Due to the current Coronavirus pandemic, email scammers are using this as an opportunity to disseminate emails with malicious links to websites or PDFs. The emails seek to provoke a sense of fear and urgency in victims to respond to the email.
The email may contain text such as “go through the attached document on document on safety measures regarding the spread of the Coronavirus” and "This little measure can save you.” They are usually sent signed by a doctor or virologist.
Please be vigilant and don't open any email attachments or click on any links in the email.
Please follow the guidance on identifying a phishing email below and send any emails which you think look suspicious to our IT Security Team at Phishing@southwales.ac.uk
Updates on will be posted Unilife. If you receive an email about the Coronavirus with the yellow banner on it this from an external source and may well be untrustworthy.
You may find that there will be variation of the same scam email which attempt to steal login details, distribute spyware or collect personal information from victims. Attackers may try to overtake legitimate email accounts to target staff or students, as if an email comes from a known source you are more likely to open it.
Further information about Coronavirus phishing can be found on the BBC website: https://www.bbc.co.uk/news/technology-51838468 and from ProofPoint: https://www.proofpoint.com/us/corporate-blog/post/attackers-expand-coronavirus-themed-attacks-and-prey-conspiracy-theories
Phishing is the term generally used for e-mails that try to persuade people into giving up sensitive information, primarily passwords.
Phishing e-mails normally pretend to be from a trusted source using one or more of the following tricks:
Phishing e-mails used to be easy to identify because they had spelling mistakes or grammatical errors, however, they are becoming increasingly sophisticated.
Phishing e-mails will almost certainly include an attachment or link that you are encouraged to access. An emerging strategy is to create a copy of the Office 365 login so that an attacker can capture the username and password of unwary users.
Report a suspicious email by forwarding the email to firstname.lastname@example.org
Examples of Covid Phishing emails
In the example above, there are two things to look out for.
Firstly, the email subject says that it is from a ‘Singapore Specialist’. This is not reliable as there is no way to verify that this is true and any official advice will come from USW.
Secondly, the link in the email should not be trusted as it could lead to malware infecting your device. You can hover over the link with your cursor to see what site it is linking you to, which in this case, will be an untrustworthy site.

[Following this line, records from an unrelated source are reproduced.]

File: src/rtl/core/ese_pkg.sv
// ----------------------------------------------------------------------------
// ese_pkg
// Shared types, constants and helpers of the encoder speed estimator.
// ----------------------------------------------------------------------------
package ese_pkg;

    localparam int POS_W      = 12;
    localparam int POS_RANGE  = 1 << POS_W;
    localparam int STEP_W     = POS_W + 1;
    localparam int TS_W       = 64;
    localparam int RPM_W      = 32;
    localparam int CFG_W      = 7;
    localparam int CFG_IDX_W  = 1;
    localparam int IN_DATA_W  = 80;
    localparam int OUT_DATA_W = 40;

    localparam logic [CFG_IDX_W-1:0] REG_AVERAGE_ENABLE = 1'd0;
    localparam logic [CFG_IDX_W-1:0] REG_WINDOW_LENGTH  = 1'd1;

    localparam logic [CFG_W-1:0] WIN_LEN_RESET = 7'd40;

    // rpm_q8 = step * 60e9 * 256 / POS_RANGE / elapsed
    localparam logic [63:0] RPM_SCALE_64 =
        (64'd60 * 64'd1000000000 * 64'd256) / 64'(POS_RANGE);
    localparam logic [31:0] RPM_SCALE = RPM_SCALE_64[31:0];

    localparam logic [RPM_W-1:0] RPM_MAX = 32'h7FFF_FFFF;
    localparam logic [RPM_W-1:0] RPM_MIN = 32'h8000_0000;

    typedef enum logic [2:0] {
        ST_IDLE,
        ST_CHECK,
        ST_EVICT,
        ST_INSERT,
        ST_DIV_START,
        ST_DIV_WAIT,
        ST_OUTPUT
    } ese_state_t;

    typedef enum logic [1:0] {
        DV_IDLE,
        DV_MUL,
        DV_DIV,
        DV_FIX
    } dv_state_t;

    typedef struct packed {
        logic evict;
        logic insert;
    } win_ctrl_t;

    // shortest signed wrap-around step; half-turn tie points against the move
    function automatic logic signed [STEP_W-1:0] shortest_step(
        input logic [POS_W-1:0] now_pos,
        input logic [POS_W-1:0] before_pos
    );
        logic signed [STEP_W-1:0] d;
        logic signed [STEP_W-1:0] a_full;
        logic [STEP_W-1:0]        a;
        logic [STEP_W-1:0]        wrap;
        logic signed [STEP_W-1:0] res;
        d      = signed'({1'b0, now_pos}) - signed'({1'b0, before_pos});
        a_full = d[STEP_W-1] ? -d : d;
        a      = {1'b0, a_full[POS_W-1:0]};
        wrap   = STEP_W'(POS_RANGE) - a;
        if (a < wrap)
        begin
            res = d;
        end
        else if (before_pos < now_pos)
        begin
            res = -signed'(wrap);
        end
        else
        begin
            res = signed'(wrap);
        end
        return res;
    endfunction

endpackage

The main focus of this email is to convince you to ‘donate’ to their Bitcoin account. The CDC are not asking for donations in Bitcoin. Alos note the poor grammar throughout the email. This is another sign that the source is not trustworthy.
This email also uses language to create a sense of urgency within the reader. This is a type of manipulation that falls within the term ‘Social Engineering’. Make sure not to fall for this.

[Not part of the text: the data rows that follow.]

## src/design/bds_pkg.sv

```systemverilog
`default_nettype none
// ----------------------------------------------------------------------------
// bds_pkg
// Shared types and constants of the 2x2 box downsampler.
// ----------------------------------------------------------------------------
package bds_pkg;

  localparam int PIXEL_W    = 32;
  localparam int CFG_DATA_W = 12;
  localparam int CFG_IDX_W  = 2;

  // each byte lane shifted right by two keeps six bits
  localparam logic [PIXEL_W-1:0] LANE_MASK = 32'h3F3F3F3F;

  localparam logic [CFG_DATA_W-1:0] WIDTH_RESET  = 12'd320;
  localparam logic [CFG_DATA_W-1:0] HEIGHT_RESET = 12'd240;

  // configuration register indexes
  localparam logic [CFG_IDX_W-1:0] CFG_SOURCE_WIDTH  = 2'd0;
  localparam logic [CFG_IDX_W-1:0] CFG_SOURCE_HEIGHT = 2'd1;

  // position of the pixel under the scan counters
  typedef struct packed {
    logic col_odd;
    logic row_odd;
    logic frame_last;
  } scan_t;

endpackage
`default_nettype wire

```

## src/design/bds_scan.sv

```systemverilog
`default_nettype none
// ----------------------------------------------------------------------------
// bds_scan
// Frame geometry registers and the column / row scan counters.
// ----------------------------------------------------------------------------
module bds_scan #(
  parameter int MAX_WIDTH  = 2048,
  parameter int MAX_HEIGHT = 2048
) (
  input  wire                               clk,
  input  wire                               rst,
  input  wire                               cfg_write,
  input  wire  [bds_pkg::CFG_IDX_W-1:0]     cfg_index,
  input  wire  [bds_pkg::CFG_DATA_W-1:0]    cfg_data,
  input  wire                               advance,
  output logic [$clog2(MAX_WIDTH)-1:0]      col,
  output bds_pkg::scan_t                    info
);
  import bds_pkg::*;

  localparam int CW  = $clog2(MAX_WIDTH);
  localparam int RW  = $clog2(MAX_HEIGHT);
  localparam int WDW = ($clog2(MAX_WIDTH + 1) > CFG_DATA_W) ?
                       $clog2(MAX_WIDTH + 1) : CFG_DATA_W;
  localparam int HDW = ($clog2(MAX_HEIGHT + 1) > CFG_DATA_W) ?
                       $clog2(MAX_HEIGHT + 1) : CFG_DATA_W;

  logic [CFG_DATA_W-1:0] source_width;
  logic [CFG_DATA_W-1:0] source_height;
  logic [RW-1:0]         row;
  logic [CW-1:0]         col_next;
  logic [RW-1:0]         row_next;

  logic [WDW-1:0] w_raw, w_eff, last_col, col_ext;
  logic [HDW-1:0] h_raw, h_eff, last_row, row_ext;
  logic           col_wrap, row_wrap;

  assign w_raw   = WDW'(source_width);
  assign h_raw   = HDW'(source_height);
  assign col_ext = WDW'(col);
  assign row_ext = HDW'(row);

  // clamp the geometry to the legal range
  always_comb begin
    priority if (w_raw < WDW'(2)) begin
      w_eff = WDW'(2);
    end else if (w_raw > WDW'(MAX_WIDTH)) begin
      w_eff = WDW'(MAX_WIDTH);
    end else begin
      w_eff = w_raw;
    end
    priority if (h_raw < HDW'(2)) begin
      h_eff = HDW'(2);
    end else if (h_raw > HDW'(MAX_HEIGHT)) begin
      h_eff = HDW'(MAX_HEIGHT);
    end else begin
      h_eff = h_raw;
    end
  end

  // last odd column and row that complete a 2x2 block
  assign last_col = {w_eff[WDW-1:1], 1'b0} - WDW'(1);
  assign last_row = {h_eff[HDW-1:1], 1'b0} - HDW'(1);

  assign col_wrap = (col_ext + WDW'(1)) >= w_eff;
  assign row_wrap = (row_ext + HDW'(1)) >= h_eff;

  always_comb begin
    col_next = col + CW'(1);
    row_next = row;
    if (col_wrap) begin
      col_next = '0;
      row_next = row_wrap ? '0 : row + RW'(1);
    end
  end

  assign info.col_odd    = col[0];
  assign info.row_odd    = row[0];
  assign info.frame_last = (col_ext == last_col) && (row_ext == last_row);

  always_ff @(posedge clk) begin
    if (rst) begin
      source_width  <= WIDTH_RESET;
      source_height <= HEIGHT_RESET;
      col           <= '0;
      row           <= '0;
    end else if (cfg_write &&
                 (cfg_index == CFG_SOURCE_WIDTH || cfg_index == CFG_SOURCE_HEIGHT)) begin
      // any geometry write restarts the frame
      unique case (cfg_index)
        CFG_SOURCE_WIDTH:  source_width  <= cfg_data;
        CFG_SOURCE_HEIGHT: source_height <= cfg_data;
        default:           source_width  <= source_width;
      endcase
      col <= '0;
      row <= '0;
    end else if (advance) begin
      col <= col_next;
      row <= row_next;
    end
  end

endmodule
`default_nettype wire

```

Finally, the link near the top of the email should not be trusted, given that the points listed above should make you question the legitimacy of the email.

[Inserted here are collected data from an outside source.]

### config.mk
export PLATFORM = sky130hd
export DESIGN_NAME = shader_integer_ext_alu_core_flat
export DESIGN_NICKNAME = d
export VERILOG_FILES = /design/src/rtl/siext_pkg.sv /design/src/rtl/siext_if.sv /design/src/rtl/siext_cmp.sv /design/src/rtl/siext_exec.sv /design/src/rtl/shader_integer_ext_alu_core.sv /design/src/flat_wrapper.sv
export SDC_FILE = /design/constraint.sdc
export NUM_CORES = 1
export LEC_CHECK = 0
export BUFFER_PORTS_ARGS = -buffer_cell sky130_fd_sc_hd__buf_4
export CORE_MARGIN = 4
export CORE_UTILIZATION = 58
export DETAILED_ROUTE_END_ITERATION = 8
export HOLD_SLACK_MARGIN = 0.12
export PLACE_DENSITY = 0.88
export SLEW_MARGIN = 20
export SYNTH_ARGS = -nofsm -noshare
export SYNTH_HDL_FRONTEND = slang
export SYNTH_SLANG_ARGS = --single-unit
### constraint.sdc
create_clock -name clk -period 8.5 [get_ports clk]
set_input_delay 0.85 -clock clk [delete_from_list [all_inputs] [get_ports clk]]
set_output_delay 0.85 -clock clk [all_outputs]
set_load 0.01 [all_outputs]
### src/rtl/siext_pkg.sv
package siext_pkg;

    localparam int DATA_W = 32;
    localparam int IDX_W  = 5;
    localparam int OP_W   = 4;

    localparam logic [DATA_W-1:0] NONE_FOUND = '1;
    localparam logic [DATA_W-1:0] SIGN_BIT   = {1'b1, {(DATA_W-1){1'b0}}};

    typedef enum logic [OP_W-1:0] {
        OP_SABS   = 4'd0,
        OP_SSIGN  = 4'd1,
        OP_UMIN   = 4'd2,
        OP_UMAX   = 4'd3,
        OP_SMIN   = 4'd4,
        OP_SMAX   = 4'd5,
        OP_UCLAMP = 4'd6,
        OP_SCLAMP = 4'd7,
        OP_LSB    = 4'd8,
        OP_SMSB   = 4'd9,
        OP_UMSB   = 4'd10
    } op_t;

    // Orderings among the three operands; y_lt_x means y < x.
    typedef struct packed {
        logic y_lt_x;
        logic z_lt_x;
        logic z_lt_y;
    } cmp_flags_t;

    // Index of the highest set bit by halving search (bit 31 wins).
    function automatic logic [IDX_W-1:0] msb_index(input logic [DATA_W-1:0] v);
        logic [IDX_W-1:0] idx;
        logic [15:0] v16;
        logic [7:0]  v8;
        logic [3:0]  v4;
        logic [1:0]  v2;
        idx[4] = |v[31:16];
        v16    = idx[4] ? v[31:16] : v[15:0];
        idx[3] = |v16[15:8];
        v8     = idx[3] ? v16[15:8] : v16[7:0];
        idx[2] = |v8[7:4];
        v4     = idx[2] ? v8[7:4] : v8[3:0];
        idx[1] = |v4[3:2];
        v2     = idx[1] ? v4[3:2] : v4[1:0];
        idx[0] = v2[1];
        return idx;
    endfunction

    // Index of the lowest set bit by halving search (bit 0 wins).
    function automatic logic [IDX_W-1:0] lsb_index(input logic [DATA_W-1:0] v);
        logic [IDX_W-1:0] idx;
        logic [15:0] v16;
        logic [7:0]  v8;
        logic [3:0]  v4;
        logic [1:0]  v2;
        idx[4] = ~(|v[15:0]);
        v16    = idx[4] ? v[31:16] : v[15:0];
        idx[3] = ~(|v16[7:0]);
        v8     = idx[3] ? v16[15:8] : v16[7:0];
        idx[2] = ~(|v8[3:0]);
        v4     = idx[2] ? v8[7:4] : v8[3:0];
        idx[1] = ~(|v4[1:0]);
        v2     = idx[1] ? v4[3:2] : v4[1:0];
        idx[0] = ~v2[0];
        return idx;
    endfunction

endpackage

### src/rtl/siext_if.sv
interface siext_req_if;
    logic                                valid;
    logic                                ready;
    logic [siext_pkg::OP_W-1:0]          req_type;
    logic [siext_pkg::DATA_W-1:0]        operand_x;
    logic [siext_pkg::DATA_W-1:0]        operand_y;
    logic [siext_pkg::DATA_W-1:0]        operand_z;

    modport source (output valid, req_type, operand_x, operand_y, operand_z, input ready);
    modport sink   (input valid, req_type, operand_x, operand_y, operand_z, output ready);
endinterface

interface siext_rsp_if;
    logic                                valid;
    logic                                ready;
    logic [siext_pkg::DATA_W-1:0]        result_bits;

    modport source (output valid, result_bits, input ready);
    modport sink   (input valid, result_bits, output ready);
endinterface

### src/rtl/siext_cmp.sv
module siext_cmp (
    input  logic [siext_pkg::DATA_W-1:0] x,
    input  logic [siext_pkg::DATA_W-1:0] y,
    input  logic [siext_pkg::DATA_W-1:0] z,
    input  logic                         is_signed,
    output siext_pkg::cmp_flags_t        flags
);

    logic [siext_pkg::DATA_W-1:0] bias;
    logic [siext_pkg::DATA_W-1:0] xb;
    logic [siext_pkg::DATA_W-1:0] yb;
    logic [siext_pkg::DATA_W-1:0] zb;

    // Flip the sign bit so one unsigned compare serves both orderings.
    assign bias = is_signed ? siext_pkg::SIGN_BIT : '0;
    assign xb   = x ^ bias;
    assign yb   = y ^ bias;
    assign zb   = z ^ bias;

    assign flags.y_lt_x = (yb < xb);
    assign flags.z_lt_x = (zb < xb);
    assign flags.z_lt_y = (zb < yb);

endmodule

### src/rtl/siext_exec.sv
module siext_exec (
    input  logic [siext_pkg::OP_W-1:0]   req_type,
    input  logic [siext_pkg::DATA_W-1:0] x,
    input  logic [siext_pkg::DATA_W-1:0] y,
    input  logic [siext_pkg::DATA_W-1:0] z,
    output logic [siext_pkg::DATA_W-1:0] result
);

    siext_pkg::op_t               op;
    siext_pkg::cmp_flags_t        flags;
    logic                         is_signed;
    logic [siext_pkg::DATA_W-1:0] min_xy;
    logic [siext_pkg::DATA_W-1:0] max_xy;
    logic                         z_lt_max;
    logic [siext_pkg::DATA_W-1:0] clamp_val;
    logic [siext_pkg::DATA_W-1:0] smsb_src;
    logic [siext_pkg::DATA_W-1:0] pad_lsb;
    logic [siext_pkg::DATA_W-1:0] pad_msb;
    logic [siext_pkg::DATA_W-1:0] pad_smsb;

    assign op = siext_pkg::op_t'(req_type);

    assign is_signed = (op == siext_pkg::OP_SMIN) || (op == siext_pkg::OP_SMAX) ||
                       (op == siext_pkg::OP_SCLAMP);

    siext_cmp u_cmp (
        .x         (x),
        .y         (y),
        .z         (z),
        .is_signed (is_signed),
        .flags     (flags)
    );

    // Clamp reuses the parallel compares: pick z against whichever of x, y is larger.
    assign min_xy    = flags.y_lt_x ? y : x;
    assign max_xy    = flags.y_lt_x ? x : y;
    assign z_lt_max  = flags.y_lt_x ? flags.z_lt_x : flags.z_lt_y;
    assign clamp_val = z_lt_max ? z : max_xy;

    assign smsb_src = x[siext_pkg::DATA_W-1] ? ~x : x;
    assign pad_lsb  = {{(siext_pkg::DATA_W-siext_pkg::IDX_W){1'b0}},
                       siext_pkg::lsb_index(x)};
    assign pad_msb  = {{(siext_pkg::DATA_W-siext_pkg::IDX_W){1'b0}},
                       siext_pkg::msb_index(x)};
    assign pad_smsb = {{(siext_pkg::DATA_W-siext_pkg::IDX_W){1'b0}},
                       siext_pkg::msb_index(smsb_src)};

    always_comb
    begin
        unique case (op)
            siext_pkg::OP_SABS:
            begin
                result = x[siext_pkg::DATA_W-1] ? ('0 - x) : x;
            end
            siext_pkg::OP_SSIGN:
            begin
                if (x == '0)
                    result = '0;
                else if (x[siext_pkg::DATA_W-1])
                    result = '1;
                else
                    result = {{(siext_pkg::DATA_W-1){1'b0}}, 1'b1};
            end
            siext_pkg::OP_UMIN, siext_pkg::OP_SMIN:
            begin
                result = min_xy;
            end
            siext_pkg::OP_UMAX, siext_pkg::OP_SMAX:
            begin
                result = max_xy;
            end
            siext_pkg::OP_UCLAMP, siext_pkg::OP_SCLAMP:
            begin
                result = clamp_val;
            end
            siext_pkg::OP_LSB:
            begin
                result = (x == '0) ? siext_pkg::NONE_FOUND : pad_lsb;
            end
            siext_pkg::OP_SMSB:
            begin
                result = (smsb_src == '0) ? siext_pkg::NONE_FOUND : pad_smsb;
            end
            siext_pkg::OP_UMSB:
            begin
                result = (x == '0) ? siext_pkg::NONE_FOUND : pad_msb;
            end
            default:
            begin
                result = '0;
            end
        endcase
    end

endmodule

### src/rtl/shader_integer_ext_alu_core.sv
// Integer extended-instruction ALU, one 32-bit component per beat.
//
// Channels: req carries an opcode (req_type) and up to three operands;
// rsp returns one result_bits beat for every req beat, in order. Both use
// valid/ready; a beat moves on a rising edge with valid and ready high.
//
// Pipeline: the req beat is captured in an input register, the opcode logic
// runs on it combinationally, and the answer lands in the result register,
// which drives rsp; a stall can hold the beat in either register.
// Throughput: one beat per cycle while rsp.ready stays high, as the opcode
// logic between the input register and the result register is combinational.
//
// Stall: when rsp.ready is low with a result waiting, the result register
// holds and the input register holds behind it; req.ready drops only when
// both are full. No beat is lost or repeated.
//
// Reset: rst_n clears both valid flags asynchronously; the payload registers
// are not reset, and req.ready is high right after reset.
module shader_integer_ext_alu_core (
    input  logic          clk,
    input  logic          rst_n,
    siext_req_if.sink     req,
    siext_rsp_if.source   rsp
);

    // Input register stage.
    logic                         s1_valid_reg;
    logic                         s1_valid_next;
    logic [siext_pkg::OP_W-1:0]   s1_op_reg;
    logic [siext_pkg::DATA_W-1:0] s1_x_reg;
    logic [siext_pkg::DATA_W-1:0] s1_y_reg;
    logic [siext_pkg::DATA_W-1:0] s1_z_reg;

    // Result register stage.
    logic                         out_valid_reg;
    logic                         out_valid_next;
    logic [siext_pkg::DATA_W-1:0] out_result_reg;

    logic                         out_load;
    logic                         s1_load;
    logic [siext_pkg::DATA_W-1:0] exec_result;

    // Advance the result register when it is empty or being drained.
    assign out_load = !out_valid_reg || rsp.ready;
    // Take a new beat when the input register is empty or moving forward.
    assign req.ready = !s1_valid_reg || out_load;
    assign s1_load   = req.valid && req.ready;

    siext_exec u_exec (
        .req_type (s1_op_reg),
        .x        (s1_x_reg),
        .y        (s1_y_reg),
        .z        (s1_z_reg),
        .result   (exec_result)
    );

    always_comb
    begin
        s1_valid_next  = s1_valid_reg;
        out_valid_next = out_valid_reg;
        if (req.ready)
            s1_valid_next = req.valid;
        if (out_load)
            out_valid_next = s1_valid_reg;
    end

    always_ff @(posedge clk or negedge rst_n)
    begin
        if (!rst_n)
        begin
            s1_valid_reg  <= 1'b0;
            out_valid_reg <= 1'b0;
        end
        else
        begin
            s1_valid_reg  <= s1_valid_next;
            out_valid_reg <= out_valid_next;
        end
    end

    // Payload: capture on load, hold otherwise.
    always_ff @(posedge clk)
    begin
        if (s1_load)
        begin
            s1_op_reg <= req.req_type;
            s1_x_reg  <= req.operand_x;
            s1_y_reg  <= req.operand_y;
            s1_z_reg  <= req.operand_z;
        end
        if (out_load && s1_valid_reg)
            out_result_reg <= exec_result;
    end

    assign rsp.valid       = out_valid_reg;
    assign rsp.result_bits = out_result_reg;

endmodule

### src/flat_wrapper.sv
// flat-port wrapper written by rule: the top's interface ports become plain ports
module shader_integer_ext_alu_core_flat 
  (clk, rst_n, req_valid, req_req_type, req_operand_x, req_operand_y, req_operand_z, req_ready, rsp_valid, rsp_result_bits, rsp_ready);
  siext_req_if req_i ();
  siext_rsp_if rsp_i ();
  input  logic clk;
  input  logic rst_n;
  input wire logic [$bits(req_i.valid)-1:0] req_valid;
  input wire logic [$bits(req_i.req_type)-1:0] req_req_type;
  input wire logic [$bits(req_i.operand_x)-1:0] req_operand_x;
  input wire logic [$bits(req_i.operand_y)-1:0] req_operand_y;
  input wire logic [$bits(req_i.operand_z)-1:0] req_operand_z;
  output wire logic [$bits(req_i.ready)-1:0] req_ready;
  output wire logic [$bits(rsp_i.valid)-1:0] rsp_valid;
  output wire logic [$bits(rsp_i.result_bits)-1:0] rsp_result_bits;
  input wire logic [$bits(rsp_i.ready)-1:0] rsp_ready;
  assign req_i.valid = req_valid;
  assign req_i.req_type = req_req_type;
  assign req_i.operand_x = req_operand_x;
  assign req_i.operand_y = req_operand_y;
  assign req_i.operand_z = req_operand_z;
  assign req_ready = req_i.ready;
  assign rsp_valid = rsp_i.valid;
  assign rsp_result_bits = rsp_i.result_bits;
  assign rsp_i.ready = rsp_ready;
  shader_integer_ext_alu_core u_core (.clk(clk), .rst_n(rst_n), .req(req_i), .rsp(rsp_i));
endmodule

This email attempts to use persuasive, officail sounding terminology to convince you that it is legitimate. A similar email may even include a gov.uk banner, making it appear even more convincing. This however, is also a phishing attempt.
HMRC aren’t paying out tax rebates because of Covid-19 and any tax rebates that they would send out, would not be in this form. The links they have provided may ask you to enter your bank details to complete the transfer, or install malware on your device.
Financial enticement is one of the most effective ways of manipulation, which is why phishing campaigns use this tactic frequently. Just remember, if it seems too good to be true, then it most likely is!